Il suo essere parecchio tagliente la faceva molto apprezzare da tutte le popolazioni antiche permettendo così un’intensa attività artigianale. Il suo uso però rimase esclusivo della preistoria, nel neolitico, chiarisce la studiosa:

“Già dall’età del bronzo inizia a perdere la sua importanza. Piano piano poi con l’arrivo dei metalli le comunità umane non la usarono più. Al contrario della pomice con la quale si fece un utilizzo moderno nella cosmesi, creme, lavaggio dei jeans negli anni 70”.

Ad oggi l’ossidiana, come si può intuire, non si commercia più ma rimane parte dell’isola di Lipari caratterizzandone il paesaggio e regalando la sua tipica impronta. I turisti ne rimangono sempre molto affascinati alla vista e chiedono di saperne di più. Rispetto alla tradizione, però il suo impiego è completamente cambiato. Adesso sono realizzati monili, piccole perline per gioielli, viene incastonata in ciondoli. Insomma è passata ad essere materiale da ornamento e non più da utensile.

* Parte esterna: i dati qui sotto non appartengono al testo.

==> src/rtl/pxtg_counters.sv <==
module pxtg_counters
    import pxtg_pkg::*;
(
    input  logic              clk,
    input  logic              rst_n,
    input  logic              run,
    input  logic [TG_H_W-1:0] line_len,
    input  logic [TG_F_W-1:0] frame_len,
    output logic [TG_H_W-1:0] hcnt,
    output logic [TG_F_W-1:0] fcnt,
    output logic              running,
    output logic              line_last,
    output logic              load,
    output logic              frame_start
);
    cnt_state_e st, st_nxt;
    logic       frame_last;

    assign line_last  = (hcnt == line_len - 1'b1);
    assign frame_last = (fcnt == frame_len - 1'b1);

    always_ff @(posedge clk or negedge rst_n) begin
        if (!rst_n) st <= CNT_OFF;
        else        st <= st_nxt;
    end

    always_comb begin
        st_nxt = st;
        unique case (st)
            CNT_OFF: if (run)  st_nxt = CNT_RUN;
            CNT_RUN: if (!run) st_nxt = CNT_OFF;
        endcase
    end

    always_ff @(posedge clk or negedge rst_n) begin
        if (!rst_n) begin
            hcnt <= '0;
            fcnt <= '0;
        end else if (st == CNT_RUN && run) begin
            hcnt <= line_last  ? '0 : hcnt + 1'b1;
            fcnt <= frame_last ? '0 : fcnt + 1'b1;
        end else begin
            hcnt <= '0;
            fcnt <= '0;
        end
    end

    always_comb begin
        running     = (st == CNT_RUN) && run;
        load        = (st == CNT_OFF) || (running && frame_last);
        frame_start = running && (fcnt == '0);
    end


    off_zero_chk: assert property (@(posedge clk) disable iff (!rst_n)
        !run |=> (hcnt == '0 && fcnt == '0));


    sof_gap_chk: assert property (@(posedge clk) disable iff (!rst_n)
        frame_start |=> !frame_start);
endmodule
$ cat config.mk
export PLATFORM = sky130hd
export DESIGN_NAME = bcd_calendar_rtc
export DESIGN_NICKNAME = d
export VERILOG_FILES = /design/src/rtl/rtc_pkg.sv /design/src/rtl/rtc_bcd_field.sv /design/src/rtl/rtc_subsec.sv /design/src/rtl/rtc_ctrl.sv /design/src/rtl/rtc_calendar.sv /design/src/rtl/bcd_calendar_rtc.sv
export SDC_FILE = /design/constraint.sdc
export NUM_CORES = 1
export LEC_CHECK = 0
export BUFFER_PORTS_ARGS = -buffer_cell sky130_fd_sc_hd__buf_2
export CAP_MARGIN = 10
export CORE_MARGIN = 1
export CORE_UTILIZATION = 31
export CTS_BUF_LIST = sky130_fd_sc_hd__clkbuf_16
export CTS_CLUSTER_SIZE = 10
export DETAILED_ROUTE_END_ITERATION = 8
export PLACE_DENSITY = 0.55
export SETUP_SLACK_MARGIN = 0.3
export SLEW_MARGIN = 20
export SYNTH_ARGS = -nofsm -noshare
export SYNTH_HDL_FRONTEND = slang
export SYNTH_SLANG_ARGS = --single-unit
$ cat constraint.sdc
create_clock -name clk -period 8.3 [get_ports clk]
set_input_delay 0.415 -clock clk [delete_from_list [all_inputs] [get_ports clk]]
set_output_delay 0.415 -clock clk [all_outputs]
set_load 0.1 [all_outputs]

Nonostante ciò è fondamentale sottolineare e ribadire il grande valore che questa pietra ha avuto in passato per l’avvio degli scambi commerciali tra i popoli mediterranei, vera e propria protagonista dell’epoca preistorica. E che tutt’ora continua ad avere negli studi archeologici, affascinando gli studiosi nel capire le distanze che riusciva a percorrere.